On 2010-06-19, Peter Webb <webbfamily@DIESPAMDIEoptusnet.com.au> wrote: > "Tim Little" <firstname.lastname@example.org> wrote in message >> The simple fact is that no such requirement exists. Cantor's diagonal >> proof applies to *every* mapping from N to R, recursively enumerable >> or not, showing that no such mapping is surjective. > > No. It requires that any listing be provided in advance, so that the > anti-diagonal can be formed.
I did not have you pegged as someone who does not understand the nature of mathematical proof, but it seems I was mistaken. Cantor's proof is of the simple form
P(x) [ Conditional introduction ] ... [ Bulk of work goes here ] ~Q(x) P(x) -> ~Q(x) [ Conditional proof ] ~Ex (P(x) and Q(x))
In this case P(x) is the predicate "x is a function mapping natural numbers to real numbers". Q(x) is the predicate "x is surjective".

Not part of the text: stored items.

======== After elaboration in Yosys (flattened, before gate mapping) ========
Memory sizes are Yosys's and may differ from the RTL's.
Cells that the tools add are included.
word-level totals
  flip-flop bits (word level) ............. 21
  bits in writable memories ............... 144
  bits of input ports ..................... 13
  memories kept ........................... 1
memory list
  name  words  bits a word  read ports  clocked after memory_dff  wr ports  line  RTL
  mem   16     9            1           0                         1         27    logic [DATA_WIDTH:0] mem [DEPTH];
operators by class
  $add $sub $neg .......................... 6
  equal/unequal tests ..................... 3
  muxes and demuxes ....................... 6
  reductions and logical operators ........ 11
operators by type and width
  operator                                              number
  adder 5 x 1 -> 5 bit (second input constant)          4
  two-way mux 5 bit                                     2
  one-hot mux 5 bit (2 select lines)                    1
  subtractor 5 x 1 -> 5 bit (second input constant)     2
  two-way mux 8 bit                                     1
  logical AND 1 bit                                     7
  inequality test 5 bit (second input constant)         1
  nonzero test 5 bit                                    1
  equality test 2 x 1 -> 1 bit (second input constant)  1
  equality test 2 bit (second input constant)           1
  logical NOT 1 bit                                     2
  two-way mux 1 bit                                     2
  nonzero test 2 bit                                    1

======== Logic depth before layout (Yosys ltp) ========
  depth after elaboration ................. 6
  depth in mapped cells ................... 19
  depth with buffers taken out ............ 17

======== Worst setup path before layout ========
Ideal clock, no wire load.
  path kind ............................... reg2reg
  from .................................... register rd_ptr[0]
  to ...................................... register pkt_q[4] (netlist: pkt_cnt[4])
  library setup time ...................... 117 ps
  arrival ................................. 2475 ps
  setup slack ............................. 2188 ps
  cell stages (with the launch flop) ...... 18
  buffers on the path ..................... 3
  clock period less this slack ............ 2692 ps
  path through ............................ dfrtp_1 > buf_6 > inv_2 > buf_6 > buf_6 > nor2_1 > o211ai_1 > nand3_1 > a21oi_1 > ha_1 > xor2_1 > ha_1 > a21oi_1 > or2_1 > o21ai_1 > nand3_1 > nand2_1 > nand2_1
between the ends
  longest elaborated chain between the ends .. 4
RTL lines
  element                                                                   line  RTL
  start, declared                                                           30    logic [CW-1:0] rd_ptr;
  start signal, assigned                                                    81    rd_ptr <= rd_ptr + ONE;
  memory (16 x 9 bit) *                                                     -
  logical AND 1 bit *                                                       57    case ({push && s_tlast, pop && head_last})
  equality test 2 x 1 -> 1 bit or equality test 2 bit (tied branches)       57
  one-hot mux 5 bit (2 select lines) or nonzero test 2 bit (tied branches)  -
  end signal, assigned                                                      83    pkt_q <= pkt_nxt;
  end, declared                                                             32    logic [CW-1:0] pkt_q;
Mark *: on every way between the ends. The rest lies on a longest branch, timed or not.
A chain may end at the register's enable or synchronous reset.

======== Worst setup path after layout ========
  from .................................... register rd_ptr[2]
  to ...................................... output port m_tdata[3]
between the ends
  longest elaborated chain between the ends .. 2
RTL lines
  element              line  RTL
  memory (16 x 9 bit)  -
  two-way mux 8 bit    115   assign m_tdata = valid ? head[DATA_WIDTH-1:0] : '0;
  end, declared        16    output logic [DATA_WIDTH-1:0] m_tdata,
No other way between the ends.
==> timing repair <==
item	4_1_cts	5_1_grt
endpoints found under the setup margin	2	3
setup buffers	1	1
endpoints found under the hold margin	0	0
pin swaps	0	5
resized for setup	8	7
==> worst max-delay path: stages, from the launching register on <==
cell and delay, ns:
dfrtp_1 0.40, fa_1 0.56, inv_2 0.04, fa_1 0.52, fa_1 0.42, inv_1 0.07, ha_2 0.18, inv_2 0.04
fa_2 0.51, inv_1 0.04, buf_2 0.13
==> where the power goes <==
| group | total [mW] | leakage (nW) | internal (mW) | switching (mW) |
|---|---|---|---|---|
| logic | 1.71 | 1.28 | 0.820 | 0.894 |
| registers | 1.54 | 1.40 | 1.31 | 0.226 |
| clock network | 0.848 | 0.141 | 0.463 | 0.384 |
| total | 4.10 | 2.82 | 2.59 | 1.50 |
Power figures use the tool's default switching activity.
File: src/rtl/alu_seq_pkg.sv
// alu_seq_pkg
// Shared types and constants for the ALU slice sequencer.
//   seq_state_t : sequencer FSM states (IDLE, RUN, DONE)
//   NIBBLE_W    : width of one ParallelALU slice
//   *_S / *_M   : function-select / mode pairs the central unit drives
//                 through req_s / req_m for common operations
package alu_seq_pkg;

  typedef enum logic [1:0] {
    IDLE = 2'd0,
    RUN  = 2'd1,
    DONE = 2'd2
  } seq_state_t;

  localparam int NIBBLE_W = 4;

  // Arithmetic operations (M=0, carry chained through the slices)
  localparam logic [3:0] ADD_S = 4'b1001;
  localparam logic       ADD_M = 1'b0;
  localparam logic [3:0] SUB_S = 4'b0110;
  localparam logic       SUB_M = 1'b0;

  // Logic operations (M=1, carry still chained but not meaningful)
  localparam logic [3:0] AND_S = 4'b1011;
  localparam logic       AND_M = 1'b1;
  localparam logic [3:0] OR_S  = 4'b1110;
  localparam logic       OR_M  = 1'b1;
  localparam logic [3:0] XOR_S = 4'b0110;
  localparam logic       XOR_M = 1'b1;
  localparam logic [3:0] NOT_S = 4'b0000;
  localparam logic       NOT_M = 1'b1;

endpackage

File: src/rtl/alu_seq_opcounter.sv
// alu_seq_opcounter
// Saturating 16-bit count of completed sequencer operations. Only
// instantiated when ALU_SEQ_OPCOUNT_EN is defined.
//   clk   : clock, rising edge
//   rst_n : synchronous active-low reset, clears the count
//   inc   : one completed operation this cycle
//   count : current count, sticks at 16'hFFFF
module alu_seq_opcounter (
  input  logic        clk,
  input  logic        rst_n,
  input  logic        inc,
  output logic [15:0] count
);

  // Count handshakes, holding at all-ones instead of wrapping back to 0
  always_ff @(posedge clk) begin
    if (!rst_n) begin
      count <= '0;
    end else if (inc && (count != 16'hFFFF)) begin
      count <= count + 16'd1;
    end
  end

endmodule

File: src/rtl/alu_slice_sequencer.sv
// alu_slice_sequencer
// Drives a single 4-bit ParallelALU slice one nibble per cycle (LSB
// first), chaining each nibble's Pout into the next nibble's Pin, then
// returns the assembled WORD_W-bit result on a valid/ready channel.
//   clk, rst_n          : clock and synchronous active-low reset
//   req_valid/req_ready : request handshake; req_a, req_b, req_s, req_m,
//                         req_cin are sampled only at the accept edge
//   resp_valid/resp_ready : response handshake; resp_r, resp_cout,
//                         resp_zero held stable while resp_valid is high
//   alu_a, alu_b, alu_s, alu_m, alu_pin : drive to the ALU slice
//   alu_r, alu_pout     : combinational result back from the ALU slice
//   op_count            : completed-operation count, present only when
//                         ALU_SEQ_OPCOUNT_EN is defined
module alu_slice_sequencer
  import alu_seq_pkg::*;
#(
  parameter int WORD_W = 16
) (
  input  logic              clk,
  input  logic              rst_n,
  input  logic              req_valid,
  output logic              req_ready,
  input  logic [WORD_W-1:0] req_a,
  input  logic [WORD_W-1:0] req_b,
  input  logic [3:0]        req_s,
  input  logic              req_m,
  input  logic              req_cin,
  output logic              resp_valid,
  input  logic              resp_ready,
  output logic [WORD_W-1:0] resp_r,
  output logic              resp_cout,
  output logic              resp_zero,
  output logic [3:0]        alu_a,
  output logic [3:0]        alu_b,
  output logic [3:0]        alu_s,
  output logic              alu_m,
  output logic              alu_pin,
  input  logic [3:0]        alu_r,
  input  logic              alu_pout
`ifdef ALU_SEQ_OPCOUNT_EN
  ,
  output logic [15:0]       op_count
`endif
);

  localparam int NIBBLES = WORD_W / NIBBLE_W;
  localparam int IDX_W   = (NIBBLES > 1) ? $clog2(NIBBLES) : 1;
  localparam logic [IDX_W-1:0] LAST_IDX = IDX_W'(NIBBLES - 1);

  generate
    if ((WORD_W < NIBBLE_W) || ((WORD_W % NIBBLE_W) != 0)) begin : g_bad_width
      $error("alu_slice_sequencer: WORD_W must be a positive multiple of 4");
    end
  endgenerate

  seq_state_t        state;
  logic [WORD_W-1:0] a_q;
  logic [WORD_W-1:0] b_q;
  logic [WORD_W-1:0] result_q;
  logic [3:0]        s_q;
  logic              m_q;
  logic              carry_q;
  logic [IDX_W-1:0]  idx;

  // Sequencer FSM. In IDLE the operands are captured; each RUN edge
  // stores one result nibble and moves the slice carry into carry_q so it
  // feeds the next nibble. After the MSB nibble carry_q holds the final
  // carry-out, which doubles as resp_cout in DONE.
  always_ff @(posedge clk) begin
    if (!rst_n) begin
      state    <= IDLE;
      a_q      <= '0;
      b_q      <= '0;
      result_q <= '0;
      s_q      <= '0;
      m_q      <= 1'b0;
      carry_q  <= 1'b0;
      idx      <= '0;
    end else begin
      unique case (state)
        IDLE: begin
          if (req_valid) begin
            a_q     <= req_a;
            b_q     <= req_b;
            s_q     <= req_s;
            m_q     <= req_m;
            carry_q <= req_cin;
            idx     <= '0;
            state   <= RUN;
          end
        end
        RUN: begin
          result_q[NIBBLE_W*idx +: NIBBLE_W] <= alu_r;
          carry_q <= alu_pout;
          if (idx == LAST_IDX) begin
            idx   <= '0;
            state <= DONE;
          end else begin
            idx <= idx + IDX_W'(1);
          end
        end
        DONE: begin
          if (resp_ready) begin
            state <= IDLE;
          end
        end
        default: begin
          state <= IDLE;
        end
      endcase
    end
  end

  // Slice drive: operand nibbles only while running, so the ALU sees
  // zeros between operations; function select and carry always reflect
  // the latched registers.
  always_comb begin
    alu_a = '0;
    alu_b = '0;
    if (state == RUN) begin
      alu_a = a_q[NIBBLE_W*idx +: NIBBLE_W];
      alu_b = b_q[NIBBLE_W*idx +: NIBBLE_W];
    end
  end

  assign alu_s   = s_q;
  assign alu_m   = m_q;
  assign alu_pin = carry_q;

  // Handshake flags come straight from the state register; req_ready is
  // also masked by reset so nothing looks acceptable while held in reset.
  assign req_ready  = rst_n && (state == IDLE);
  assign resp_valid = (state == DONE);
  assign resp_r     = result_q;
  assign resp_cout  = carry_q;
  assign resp_zero  = (result_q == '0);

`ifdef ALU_SEQ_OPCOUNT_EN
  alu_seq_opcounter u_opcounter (
    .clk   (clk),
    .rst_n (rst_n),
    .inc   (resp_valid && resp_ready),
    .count (op_count)
  );
`endif

endmodule

File: config.mk
export PLATFORM = sky130hd
export DESIGN_NAME = alu_slice_sequencer
export DESIGN_NICKNAME = d
export VERILOG_FILES = /design/src/rtl/alu_seq_pkg.sv /design/src/rtl/alu_seq_opcounter.sv /design/src/rtl/alu_slice_sequencer.sv
export SDC_FILE = /design/constraint.sdc
export NUM_CORES = 1
export LEC_CHECK = 0
export BUFFER_PORTS_ARGS = -buffer_cell sky130_fd_sc_hd__buf_2
export CAP_MARGIN = 25
export CORE_ASPECT_RATIO = 1.2
export CORE_UTILIZATION = 25
export DETAILED_ROUTE_END_ITERATION = 16
export SYNTH_ARGS = -nofsm -noshare
export SYNTH_HDL_FRONTEND = slang
export SYNTH_SLANG_ARGS = --single-unit
File: constraint.sdc
create_clock -name clk -period 6.3 [get_ports clk]
set_clock_uncertainty 0.2 [all_clocks]
set_input_delay 0.945 -clock clk [delete_from_list [all_inputs] [get_ports clk]]
set_output_delay 0.945 -clock clk [all_outputs]
set_load 0.005 [all_outputs]
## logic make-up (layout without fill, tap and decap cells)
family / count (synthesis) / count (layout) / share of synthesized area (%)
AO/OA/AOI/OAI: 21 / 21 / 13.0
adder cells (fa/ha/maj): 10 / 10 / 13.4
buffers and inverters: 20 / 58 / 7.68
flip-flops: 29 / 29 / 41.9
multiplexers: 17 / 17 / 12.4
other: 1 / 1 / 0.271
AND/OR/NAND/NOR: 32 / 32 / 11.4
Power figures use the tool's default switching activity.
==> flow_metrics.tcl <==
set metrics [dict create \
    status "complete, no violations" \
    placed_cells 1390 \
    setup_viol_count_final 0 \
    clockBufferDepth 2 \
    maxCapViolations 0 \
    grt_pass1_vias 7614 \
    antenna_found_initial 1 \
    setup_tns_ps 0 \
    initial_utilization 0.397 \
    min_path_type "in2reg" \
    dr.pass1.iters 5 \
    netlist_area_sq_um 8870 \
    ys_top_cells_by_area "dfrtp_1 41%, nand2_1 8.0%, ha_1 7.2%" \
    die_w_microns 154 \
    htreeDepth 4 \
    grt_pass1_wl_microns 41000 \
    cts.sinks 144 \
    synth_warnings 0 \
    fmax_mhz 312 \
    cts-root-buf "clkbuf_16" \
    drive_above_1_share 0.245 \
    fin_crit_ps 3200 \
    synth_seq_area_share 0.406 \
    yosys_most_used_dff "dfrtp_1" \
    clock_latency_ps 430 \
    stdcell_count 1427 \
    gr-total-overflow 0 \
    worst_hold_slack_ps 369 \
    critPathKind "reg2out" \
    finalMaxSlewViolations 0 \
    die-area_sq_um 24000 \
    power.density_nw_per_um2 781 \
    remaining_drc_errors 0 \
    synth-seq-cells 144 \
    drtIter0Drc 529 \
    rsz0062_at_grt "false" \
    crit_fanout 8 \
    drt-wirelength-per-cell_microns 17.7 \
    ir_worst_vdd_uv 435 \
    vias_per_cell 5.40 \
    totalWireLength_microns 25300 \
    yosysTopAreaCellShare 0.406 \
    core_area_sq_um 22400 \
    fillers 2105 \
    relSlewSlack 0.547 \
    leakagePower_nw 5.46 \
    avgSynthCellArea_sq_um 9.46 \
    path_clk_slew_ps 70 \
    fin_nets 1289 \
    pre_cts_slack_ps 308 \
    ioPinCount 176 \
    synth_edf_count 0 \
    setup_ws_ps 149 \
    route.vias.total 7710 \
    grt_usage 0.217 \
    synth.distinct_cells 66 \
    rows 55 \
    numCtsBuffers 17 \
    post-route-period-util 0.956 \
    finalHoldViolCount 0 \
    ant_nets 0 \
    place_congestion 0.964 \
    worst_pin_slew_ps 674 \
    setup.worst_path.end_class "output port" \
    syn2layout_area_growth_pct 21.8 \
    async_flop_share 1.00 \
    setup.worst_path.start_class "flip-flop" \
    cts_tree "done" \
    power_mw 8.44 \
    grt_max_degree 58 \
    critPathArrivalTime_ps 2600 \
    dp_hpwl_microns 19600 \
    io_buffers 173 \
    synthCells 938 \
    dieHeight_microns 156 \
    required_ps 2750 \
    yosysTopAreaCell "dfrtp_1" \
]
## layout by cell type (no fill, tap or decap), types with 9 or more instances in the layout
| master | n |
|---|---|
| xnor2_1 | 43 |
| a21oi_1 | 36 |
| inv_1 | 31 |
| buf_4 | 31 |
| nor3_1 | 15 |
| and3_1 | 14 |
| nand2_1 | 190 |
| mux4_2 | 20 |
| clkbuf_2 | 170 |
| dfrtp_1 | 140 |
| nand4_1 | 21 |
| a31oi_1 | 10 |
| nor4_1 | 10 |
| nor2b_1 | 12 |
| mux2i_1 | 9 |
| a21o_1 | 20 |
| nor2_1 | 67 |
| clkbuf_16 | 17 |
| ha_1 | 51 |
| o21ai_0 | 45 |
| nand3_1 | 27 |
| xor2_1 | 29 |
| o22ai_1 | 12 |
`src/rtl/des_key_sched_seq.sv`:
```
// Sequential DES key schedule: loads PC-1(key) on start and emits one PC-2 subkey per handshake.
// Optional odd-parity key check is compiled in with `DES_KEY_PARITY_CHECK_EN.
module des_key_sched_seq (
  input  logic        clk,
  input  logic        rst_n,
  input  logic        start,
  input  logic [64:1] key,
  input  logic        decrypt,
  input  logic        key_ready,
  output logic [48:1] subkey,
  output logic        subkey_valid,
  output logic [4:0]  round,
  output logic        last,
  output logic        busy,
  output logic        parity_err
);

  typedef enum logic [0:0] {
    S_IDLE = 1'b0,
    S_RUN  = 1'b1
  } state_t;

  state_t      r_state;
  logic [27:0] r_c;
  logic [27:0] r_d;
  logic        r_decrypt;
  logic [4:0]  r_round;
  logic        r_last;

  logic [55:0] w_pc1;
  logic [55:0] w_cd;
  logic [4:0]  w_sidx;
  logic        w_two;
  logic        w_key_ok;
  logic        w_accept;

  function automatic logic shift_is_two(input logic [4:0] idx);
    logic res;
    case (idx)
      5'd1, 5'd2, 5'd9, 5'd16: res = 1'b0;
      default:                 res = 1'b1;
    endcase
    return res;
  endfunction

  function automatic logic [27:0] rotl(input logic [27:0] h, input logic two);
    logic [27:0] res;
    if (two) begin
      res = {h[25:0], h[27:26]};
    end else begin
      res = {h[26:0], h[27]};
    end
    return res;
  endfunction

  function automatic logic [27:0] rotr(input logic [27:0] h, input logic two);
    logic [27:0] res;
    if (two) begin
      res = {h[1:0], h[27:2]};
    end else begin
      res = {h[0], h[27:1]};
    end
    return res;
  endfunction

  // PC-1: bit 55 is C bit 1, bit 0 is D bit 28; key[65-n] holds DES bit n.
  assign w_pc1 = {key[8],  key[16], key[24], key[32], key[40], key[48], key[56], key[64],
                  key[7],  key[15], key[23], key[31], key[39], key[47], key[55], key[63],
                  key[6],  key[14], key[22], key[30], key[38], key[46], key[54], key[62],
                  key[5],  key[13], key[21], key[29],
                  key[2],  key[10], key[18], key[26], key[34], key[42], key[50], key[58],
                  key[3],  key[11], key[19], key[27], key[35], key[43], key[51], key[59],
                  key[4],  key[12], key[20], key[28], key[36], key[44], key[52], key[60],
                  key[37], key[45], key[53], key[61]};

  // PC-2 straight off the C/D registers; CD bit n sits at w_cd[56-n].
  assign w_cd   = {r_c, r_d};
  assign subkey = {w_cd[42], w_cd[39], w_cd[45], w_cd[32], w_cd[55], w_cd[51], w_cd[53], w_cd[28],
                   w_cd[41], w_cd[50], w_cd[35], w_cd[46], w_cd[33], w_cd[37], w_cd[44], w_cd[52],
                   w_cd[30], w_cd[48], w_cd[40], w_cd[49], w_cd[29], w_cd[36], w_cd[43], w_cd[54],
                   w_cd[15], w_cd[4],  w_cd[25], w_cd[19], w_cd[9],  w_cd[1],  w_cd[26], w_cd[16],
                   w_cd[5],  w_cd[11], w_cd[23], w_cd[8],  w_cd[12], w_cd[7],  w_cd[17], w_cd[0],
                   w_cd[22], w_cd[3],  w_cd[10], w_cd[14], w_cd[6],  w_cd[20], w_cd[27], w_cd[24]};

  logic w_unused_cd;
  assign w_unused_cd = ^{w_cd[47], w_cd[38], w_cd[34], w_cd[31],
                         w_cd[21], w_cd[18], w_cd[13], w_cd[2]};

  // Decrypt walks the shift table backwards, so the step after round r uses s(17-r).
  assign w_sidx   = r_decrypt ? (5'd17 - r_round) : (r_round + 5'd1);
  assign w_two    = shift_is_two(w_sidx);
  assign w_accept = (r_state == S_IDLE) && start && w_key_ok;

`ifdef DES_KEY_PARITY_CHECK_EN
  function automatic logic key_parity_ok(input logic [64:1] k);
    return (^k[64:57]) & (^k[56:49]) & (^k[48:41]) & (^k[40:33]) &
           (^k[32:25]) & (^k[24:17]) & (^k[16:9])  & (^k[8:1]);
  endfunction

  logic r_parity_err;

  assign w_key_ok   = key_parity_ok(key);
  assign parity_err = r_parity_err;

  // One-cycle pulse for a start that is refused because of a bad key byte.
  always_ff @(posedge clk or negedge rst_n) begin
    if (!rst_n) begin
      r_parity_err <= 1'b0;
    end else begin
      r_parity_err <= (r_state == S_IDLE) && start && !w_key_ok;
    end
  end
`else
  logic w_unused_key_parity;

  assign w_key_ok            = 1'b1;
  assign parity_err          = 1'b0;
  assign w_unused_key_parity = ^{key[57], key[49], key[41], key[33],
                                 key[25], key[17], key[9],  key[1]};
`endif

  // Schedule FSM: loads C/D on accept, rotates them on every handshake.
  always_ff @(posedge clk or negedge rst_n) begin
    if (!rst_n) begin
      r_state   <= S_IDLE;
      r_c       <= 28'd0;
      r_d       <= 28'd0;
      r_decrypt <= 1'b0;
      r_round   <= 5'd0;
      r_last    <= 1'b0;
    end else begin
      case (r_state)
        S_IDLE: begin
          if (w_accept) begin
            r_state   <= S_RUN;
            r_decrypt <= decrypt;
            r_round   <= 5'd1;
            r_last    <= 1'b0;
            if (decrypt) begin
              r_c <= w_pc1[55:28];
              r_d <= w_pc1[27:0];
            end else begin
              r_c <= rotl(w_pc1[55:28], 1'b0);
              r_d <= rotl(w_pc1[27:0], 1'b0);
            end
          end else begin
            r_round <= 5'd0;
            r_last  <= 1'b0;
          end
        end
        S_RUN: begin
          if (key_ready) begin
            if (r_round == 5'd16) begin
              r_state <= S_IDLE;
              r_round <= 5'd0;
              r_last  <= 1'b0;
            end else begin
              r_round <= r_round + 5'd1;
              r_last  <= (r_round == 5'd15);
              if (r_decrypt) begin
                r_c <= rotr(r_c, w_two);
                r_d <= rotr(r_d, w_two);
              end else begin
                r_c <= rotl(r_c, w_two);
                r_d <= rotl(r_d, w_two);
              end
            end
          end else begin
            r_round <= r_round;
          end
        end
        default: begin
          r_state <= S_IDLE;
          r_round <= 5'd0;
          r_last  <= 1'b0;
        end
      endcase
    end
  end

  assign subkey_valid = (r_state == S_RUN);
  assign busy         = (r_state == S_RUN);
  assign round        = r_round;
  assign last         = r_last;

endmodule

```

Note that nowhere does it require any additional properties on x, such as being recursively enumerable, or your mathematical nonsense term "provided in advance". You appear to be ascribing some special significance to the initial "appearance" of x beyond the simple conditional introduction.
If I have a proof that there is no greatest real number, and format it as follows:
Suppose x is a real number. Then (bunch of stuff using the definition of real number) there exists x+1 such that x+1 > x. Therefore there does not exist a greatest real number.
This has the same logical form as Cantor's proof, just substituting real numbers for lists and greatest for complete. Do you insist that this proof holds only for computable x, because it must be "provided in advance"?
> The simple fact is that if insert the word "computable" in front of > every reference to "Real" in Cantor's proof that there is no list of > all Reals, you produce a proof that thye computable Reals cannot be > listed either.
No, you don't. You get an invalid proof, because although the antidiagonal can be proven to be real regardless of what function maps natural numbers to reals, it cannot be proven to be computable.
> Some countable sets cannot be listed either, such as the set of > Computable Reals. This is because the set of computable Reals is not > recursively enumerable, and hence cannot be listed by a terminating > process.
Your requirement for "recursively enumerable" and "terminating process" is completely irrelevant. An infinite list of members of a set X is exactly a function from N to X. Nothing more or less. If you are interpreting Cantor's proof in any other manner, you are plain mistaken.